The room at altitude

What defines Aria isn't the lobby or the casino or the restaurants — it's the view. Danielle Bender's footage captures it cleanly: from the upper floors, the entire CityCenter complex spreads below like a scale model, and beyond it the desert flattens out toward the Spring Mountains. The Bellagio fountains look small and slightly absurd from up here, firing off on schedule to nobody in particular. At night, the view shifts entirely. The Strip becomes a circuit board, blinking and humming, and you can watch it from the floor-to-ceiling windows with the lights off in your room like some kind of urban observatory.

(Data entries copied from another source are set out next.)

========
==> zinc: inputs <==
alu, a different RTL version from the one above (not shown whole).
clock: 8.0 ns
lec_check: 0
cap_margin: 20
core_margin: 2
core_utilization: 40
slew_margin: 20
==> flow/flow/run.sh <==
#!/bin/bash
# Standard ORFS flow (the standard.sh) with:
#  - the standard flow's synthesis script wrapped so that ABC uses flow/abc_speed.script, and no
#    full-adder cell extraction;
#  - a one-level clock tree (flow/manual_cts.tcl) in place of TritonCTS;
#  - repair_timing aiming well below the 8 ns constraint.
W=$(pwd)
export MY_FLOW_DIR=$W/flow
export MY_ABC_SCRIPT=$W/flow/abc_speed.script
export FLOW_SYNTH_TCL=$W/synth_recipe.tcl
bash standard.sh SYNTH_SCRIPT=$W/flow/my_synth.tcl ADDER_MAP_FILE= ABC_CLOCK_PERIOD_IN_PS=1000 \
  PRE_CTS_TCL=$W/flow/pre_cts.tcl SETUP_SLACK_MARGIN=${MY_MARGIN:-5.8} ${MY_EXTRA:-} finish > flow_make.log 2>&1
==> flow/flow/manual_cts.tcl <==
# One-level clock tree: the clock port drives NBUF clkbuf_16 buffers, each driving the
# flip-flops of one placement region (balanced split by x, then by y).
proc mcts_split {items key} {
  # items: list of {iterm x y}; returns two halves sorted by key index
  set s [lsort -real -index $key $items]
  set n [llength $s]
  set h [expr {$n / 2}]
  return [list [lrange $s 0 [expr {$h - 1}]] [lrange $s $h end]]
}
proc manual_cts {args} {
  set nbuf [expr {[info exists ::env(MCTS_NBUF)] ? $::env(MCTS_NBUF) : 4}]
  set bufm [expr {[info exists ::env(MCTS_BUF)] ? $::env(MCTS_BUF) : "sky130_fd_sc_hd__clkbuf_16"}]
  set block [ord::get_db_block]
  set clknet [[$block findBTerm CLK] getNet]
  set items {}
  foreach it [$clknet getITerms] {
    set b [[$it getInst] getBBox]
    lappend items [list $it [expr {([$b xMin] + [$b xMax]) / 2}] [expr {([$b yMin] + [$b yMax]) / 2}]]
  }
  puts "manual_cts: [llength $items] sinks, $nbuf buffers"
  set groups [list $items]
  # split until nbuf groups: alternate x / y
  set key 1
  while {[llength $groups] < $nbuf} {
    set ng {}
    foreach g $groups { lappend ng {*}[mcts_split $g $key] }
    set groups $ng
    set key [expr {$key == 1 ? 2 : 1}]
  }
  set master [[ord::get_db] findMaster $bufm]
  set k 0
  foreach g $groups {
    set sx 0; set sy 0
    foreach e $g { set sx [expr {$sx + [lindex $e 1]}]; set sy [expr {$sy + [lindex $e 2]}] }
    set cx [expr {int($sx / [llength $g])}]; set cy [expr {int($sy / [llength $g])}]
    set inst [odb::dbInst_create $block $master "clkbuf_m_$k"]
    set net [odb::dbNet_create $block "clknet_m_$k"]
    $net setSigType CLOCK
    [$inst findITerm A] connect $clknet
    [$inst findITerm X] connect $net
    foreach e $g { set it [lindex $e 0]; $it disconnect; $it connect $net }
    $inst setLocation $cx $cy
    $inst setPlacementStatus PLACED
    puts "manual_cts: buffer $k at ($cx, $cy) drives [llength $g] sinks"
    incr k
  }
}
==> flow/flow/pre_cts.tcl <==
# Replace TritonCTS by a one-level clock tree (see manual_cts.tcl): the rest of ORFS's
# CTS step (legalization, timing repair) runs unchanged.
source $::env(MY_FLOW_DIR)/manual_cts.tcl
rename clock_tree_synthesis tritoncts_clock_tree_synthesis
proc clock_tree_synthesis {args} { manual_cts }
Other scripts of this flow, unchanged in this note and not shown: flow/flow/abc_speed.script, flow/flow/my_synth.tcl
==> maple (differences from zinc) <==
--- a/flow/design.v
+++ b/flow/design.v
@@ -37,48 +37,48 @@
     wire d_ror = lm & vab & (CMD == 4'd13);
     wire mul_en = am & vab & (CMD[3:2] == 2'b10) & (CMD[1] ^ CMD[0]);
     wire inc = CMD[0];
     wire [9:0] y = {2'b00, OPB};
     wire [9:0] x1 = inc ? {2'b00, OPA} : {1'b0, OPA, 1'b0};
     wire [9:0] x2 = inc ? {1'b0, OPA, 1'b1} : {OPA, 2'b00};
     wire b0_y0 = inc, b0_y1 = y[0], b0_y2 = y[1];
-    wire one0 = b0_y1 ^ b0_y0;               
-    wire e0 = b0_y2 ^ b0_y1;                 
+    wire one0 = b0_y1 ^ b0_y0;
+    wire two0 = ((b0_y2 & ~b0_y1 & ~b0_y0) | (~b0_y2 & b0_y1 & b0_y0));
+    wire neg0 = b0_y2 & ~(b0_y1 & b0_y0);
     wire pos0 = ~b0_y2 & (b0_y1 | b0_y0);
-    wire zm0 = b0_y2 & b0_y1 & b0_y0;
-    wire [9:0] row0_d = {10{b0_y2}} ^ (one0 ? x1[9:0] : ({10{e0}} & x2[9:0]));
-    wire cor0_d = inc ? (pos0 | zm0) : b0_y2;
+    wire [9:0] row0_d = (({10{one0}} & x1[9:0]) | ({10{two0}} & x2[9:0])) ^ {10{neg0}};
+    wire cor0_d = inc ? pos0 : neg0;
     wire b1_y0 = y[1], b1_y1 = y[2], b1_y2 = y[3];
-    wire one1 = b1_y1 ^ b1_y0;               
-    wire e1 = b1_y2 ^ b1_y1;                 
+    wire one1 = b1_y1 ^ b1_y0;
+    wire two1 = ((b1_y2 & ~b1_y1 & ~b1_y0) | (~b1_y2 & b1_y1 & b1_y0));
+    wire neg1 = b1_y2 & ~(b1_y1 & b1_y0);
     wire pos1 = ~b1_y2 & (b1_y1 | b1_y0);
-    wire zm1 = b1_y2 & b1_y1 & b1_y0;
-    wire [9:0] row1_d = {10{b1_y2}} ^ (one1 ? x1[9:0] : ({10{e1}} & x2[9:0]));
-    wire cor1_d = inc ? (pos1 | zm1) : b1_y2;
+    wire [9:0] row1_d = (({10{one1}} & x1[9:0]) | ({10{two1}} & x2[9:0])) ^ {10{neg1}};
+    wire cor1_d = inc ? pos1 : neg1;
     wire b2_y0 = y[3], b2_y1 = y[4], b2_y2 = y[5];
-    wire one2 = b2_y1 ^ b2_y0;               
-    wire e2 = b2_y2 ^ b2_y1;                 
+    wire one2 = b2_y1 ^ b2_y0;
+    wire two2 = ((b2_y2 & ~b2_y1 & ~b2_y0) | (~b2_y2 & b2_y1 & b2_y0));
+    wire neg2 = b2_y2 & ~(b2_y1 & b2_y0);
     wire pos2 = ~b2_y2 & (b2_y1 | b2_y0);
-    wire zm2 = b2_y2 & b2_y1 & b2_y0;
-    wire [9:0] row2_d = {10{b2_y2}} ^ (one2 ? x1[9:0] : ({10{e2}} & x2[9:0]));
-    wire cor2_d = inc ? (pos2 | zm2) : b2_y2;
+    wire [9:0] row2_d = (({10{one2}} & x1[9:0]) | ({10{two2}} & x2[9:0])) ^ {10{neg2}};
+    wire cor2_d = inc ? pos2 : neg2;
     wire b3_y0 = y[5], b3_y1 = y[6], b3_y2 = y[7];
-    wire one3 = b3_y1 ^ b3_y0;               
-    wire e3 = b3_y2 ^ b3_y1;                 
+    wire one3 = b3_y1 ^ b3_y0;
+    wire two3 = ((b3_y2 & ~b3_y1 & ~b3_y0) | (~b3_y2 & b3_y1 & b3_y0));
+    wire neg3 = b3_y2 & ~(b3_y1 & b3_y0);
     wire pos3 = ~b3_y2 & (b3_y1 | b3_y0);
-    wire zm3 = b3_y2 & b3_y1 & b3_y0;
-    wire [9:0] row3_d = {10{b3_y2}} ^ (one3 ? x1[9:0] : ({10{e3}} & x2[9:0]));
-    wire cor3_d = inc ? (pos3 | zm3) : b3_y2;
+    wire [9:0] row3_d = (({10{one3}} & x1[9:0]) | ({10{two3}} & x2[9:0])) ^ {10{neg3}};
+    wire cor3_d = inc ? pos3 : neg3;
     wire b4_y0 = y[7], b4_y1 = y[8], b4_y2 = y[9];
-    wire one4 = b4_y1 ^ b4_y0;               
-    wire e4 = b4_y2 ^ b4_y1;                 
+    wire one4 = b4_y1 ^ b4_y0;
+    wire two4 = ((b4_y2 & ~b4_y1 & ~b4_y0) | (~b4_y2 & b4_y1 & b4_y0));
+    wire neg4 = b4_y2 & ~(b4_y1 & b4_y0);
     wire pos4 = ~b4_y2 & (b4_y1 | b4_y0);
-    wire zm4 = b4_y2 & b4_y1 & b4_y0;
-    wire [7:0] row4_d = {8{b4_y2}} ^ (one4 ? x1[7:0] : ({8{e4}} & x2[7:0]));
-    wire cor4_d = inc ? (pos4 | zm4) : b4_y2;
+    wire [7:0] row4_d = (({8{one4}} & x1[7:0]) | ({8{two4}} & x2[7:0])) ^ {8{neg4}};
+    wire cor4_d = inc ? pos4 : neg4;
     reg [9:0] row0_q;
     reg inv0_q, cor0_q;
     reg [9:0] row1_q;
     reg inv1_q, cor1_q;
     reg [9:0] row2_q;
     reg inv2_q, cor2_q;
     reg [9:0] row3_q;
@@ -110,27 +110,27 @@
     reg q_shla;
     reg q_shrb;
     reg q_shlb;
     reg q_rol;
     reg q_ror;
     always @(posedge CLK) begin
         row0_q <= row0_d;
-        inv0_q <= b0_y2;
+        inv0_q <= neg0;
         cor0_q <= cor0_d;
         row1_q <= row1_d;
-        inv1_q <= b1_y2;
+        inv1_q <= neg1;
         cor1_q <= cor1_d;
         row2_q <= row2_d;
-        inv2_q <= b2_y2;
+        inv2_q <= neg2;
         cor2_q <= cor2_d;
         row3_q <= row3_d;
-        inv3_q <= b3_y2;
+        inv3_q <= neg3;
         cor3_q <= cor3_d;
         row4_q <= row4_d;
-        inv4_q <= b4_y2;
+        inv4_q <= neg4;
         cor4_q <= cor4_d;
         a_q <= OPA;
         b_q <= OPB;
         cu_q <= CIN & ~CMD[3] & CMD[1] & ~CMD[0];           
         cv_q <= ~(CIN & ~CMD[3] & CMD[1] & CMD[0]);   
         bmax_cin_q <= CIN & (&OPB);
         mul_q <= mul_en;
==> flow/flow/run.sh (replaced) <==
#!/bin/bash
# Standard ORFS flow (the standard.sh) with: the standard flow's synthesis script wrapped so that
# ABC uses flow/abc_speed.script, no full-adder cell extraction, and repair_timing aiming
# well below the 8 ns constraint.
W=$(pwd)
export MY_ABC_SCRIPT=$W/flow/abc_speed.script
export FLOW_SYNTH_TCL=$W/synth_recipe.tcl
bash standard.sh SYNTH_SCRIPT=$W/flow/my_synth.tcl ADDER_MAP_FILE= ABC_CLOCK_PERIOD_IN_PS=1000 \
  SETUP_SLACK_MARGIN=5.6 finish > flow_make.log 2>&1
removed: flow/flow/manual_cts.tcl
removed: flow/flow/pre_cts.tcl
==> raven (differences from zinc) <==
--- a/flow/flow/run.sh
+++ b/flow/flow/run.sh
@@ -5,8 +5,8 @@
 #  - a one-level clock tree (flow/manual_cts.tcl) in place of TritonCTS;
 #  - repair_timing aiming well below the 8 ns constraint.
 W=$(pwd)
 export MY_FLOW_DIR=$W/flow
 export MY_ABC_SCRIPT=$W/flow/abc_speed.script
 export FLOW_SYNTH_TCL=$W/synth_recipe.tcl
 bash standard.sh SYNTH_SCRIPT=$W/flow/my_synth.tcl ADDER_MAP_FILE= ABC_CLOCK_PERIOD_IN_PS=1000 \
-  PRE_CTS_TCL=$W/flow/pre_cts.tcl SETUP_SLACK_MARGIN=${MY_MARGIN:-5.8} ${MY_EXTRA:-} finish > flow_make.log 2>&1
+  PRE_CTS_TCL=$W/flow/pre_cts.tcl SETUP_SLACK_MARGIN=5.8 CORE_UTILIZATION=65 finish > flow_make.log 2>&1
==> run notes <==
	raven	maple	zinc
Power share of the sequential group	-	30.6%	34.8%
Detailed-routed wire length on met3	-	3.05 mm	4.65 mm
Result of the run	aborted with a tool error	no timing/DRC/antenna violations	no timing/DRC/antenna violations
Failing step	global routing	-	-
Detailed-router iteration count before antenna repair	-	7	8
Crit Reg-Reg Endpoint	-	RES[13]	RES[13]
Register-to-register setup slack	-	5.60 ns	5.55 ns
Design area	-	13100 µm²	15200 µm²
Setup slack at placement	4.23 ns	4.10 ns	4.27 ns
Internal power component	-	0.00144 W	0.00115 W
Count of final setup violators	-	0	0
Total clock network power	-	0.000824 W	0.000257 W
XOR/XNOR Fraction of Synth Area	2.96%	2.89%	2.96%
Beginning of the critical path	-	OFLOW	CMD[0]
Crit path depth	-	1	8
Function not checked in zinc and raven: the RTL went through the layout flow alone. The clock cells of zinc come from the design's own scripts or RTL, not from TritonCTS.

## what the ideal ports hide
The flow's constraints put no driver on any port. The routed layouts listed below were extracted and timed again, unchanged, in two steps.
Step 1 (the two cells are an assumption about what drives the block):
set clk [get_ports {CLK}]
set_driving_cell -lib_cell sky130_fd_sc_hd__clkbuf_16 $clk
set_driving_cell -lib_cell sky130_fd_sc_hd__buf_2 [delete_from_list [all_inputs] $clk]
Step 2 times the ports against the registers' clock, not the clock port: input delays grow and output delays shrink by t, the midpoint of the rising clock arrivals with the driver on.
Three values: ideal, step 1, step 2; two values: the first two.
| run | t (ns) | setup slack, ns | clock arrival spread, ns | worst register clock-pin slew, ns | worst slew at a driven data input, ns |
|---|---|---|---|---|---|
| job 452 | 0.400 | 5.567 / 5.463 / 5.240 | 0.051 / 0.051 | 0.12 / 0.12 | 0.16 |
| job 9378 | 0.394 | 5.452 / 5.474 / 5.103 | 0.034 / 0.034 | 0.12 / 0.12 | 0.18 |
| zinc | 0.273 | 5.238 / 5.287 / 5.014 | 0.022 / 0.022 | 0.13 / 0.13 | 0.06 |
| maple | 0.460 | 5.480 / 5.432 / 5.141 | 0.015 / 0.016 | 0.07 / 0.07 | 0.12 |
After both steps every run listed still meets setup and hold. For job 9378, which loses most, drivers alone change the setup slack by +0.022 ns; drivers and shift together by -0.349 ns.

The room itself is controlled by a bedside tablet that manages the curtains, the thermostat, the lighting, and the TV. It takes about twenty minutes to figure out which button does what, and I accidentally set the Do Not Disturb sign three times before I got the blackout curtains to close. Once you've cracked the code, though, the system works. The bed is firm and wide. The bathroom has a soaking tub positioned by the window — presumably so you can watch the Cosmopolitan's marquee while you're in the bath, which is either decadent or dystopian depending on your mood. Hot water arrives fast. The shower has enough pressure to be genuinely startling.

The honest thing about Aria is that it's enormous, and enormity has consequences. The walk from the hotel elevators to the Strip takes a solid eight minutes through the casino floor, past the poker room, through a retail corridor, and out a set of doors that deposits you blinking into the sun near the Aria Express tram stop. That tram, by the way, runs to the Bellagio and Vdara for free and is the single most useful piece of infrastructure on this stretch of the boulevard. Use it. Your feet will thank you by day two.

From thirty floors up, the Bellagio fountains look like a lawn sprinkler with ambitions.

For food, skip the steakhouse on the ground floor — fine, but you're paying for the name — and walk five minutes through Crystals to Mastro's Ocean Club, where the seafood tower is theatrical in a way that actually delivers. Or go the other direction: the ARIA Patisserie near the lobby does a surprisingly good morning pastry and drip coffee for around 8 US$, and there's a counter where you can sit and watch the early-morning casino crowd shuffle past in various states of recovery. A man in a rumpled suit was eating a croissant with surgical focus at 6:45 AM. He looked like he'd been awake for either two hours or twenty.

The pool deck deserves mention because it's genuinely good — three pools, reasonable lounge chair availability on weekday mornings, and enough tree cover that you're not baking the entire time. Weekend afternoons are a different story. DJs appear. Bottle service materializes. The vibe shifts from resort to nightclub in about forty minutes. If that's your thing, Saturday at 1 PM is your moment. If it isn't, Tuesday morning is paradise.

Walking out

Leaving Aria, you notice things you missed on the way in. The tram platform has a view south toward the Luxor pyramid that's better than most observation decks. A busker on the pedestrian bridge near Planet Hollywood is playing "Fly Me to the Moon" on a steel drum, badly, with total commitment. The heat hasn't changed but your relationship to it has — you walk slower now, you duck into shade instinctively, you've learned which side of the street the sun hits at 4 PM.

The one thing worth knowing: the 8 bus — the Deuce — runs the full length of the Strip for 6 US$ on a two-hour pass and stops right outside Aria's front entrance. It's slow, it's crowded, and it's the best way to see the boulevard as it actually is — not from a taxi, not from a monorail, but from the middle of the sidewalk crowd, eye level with the chaos.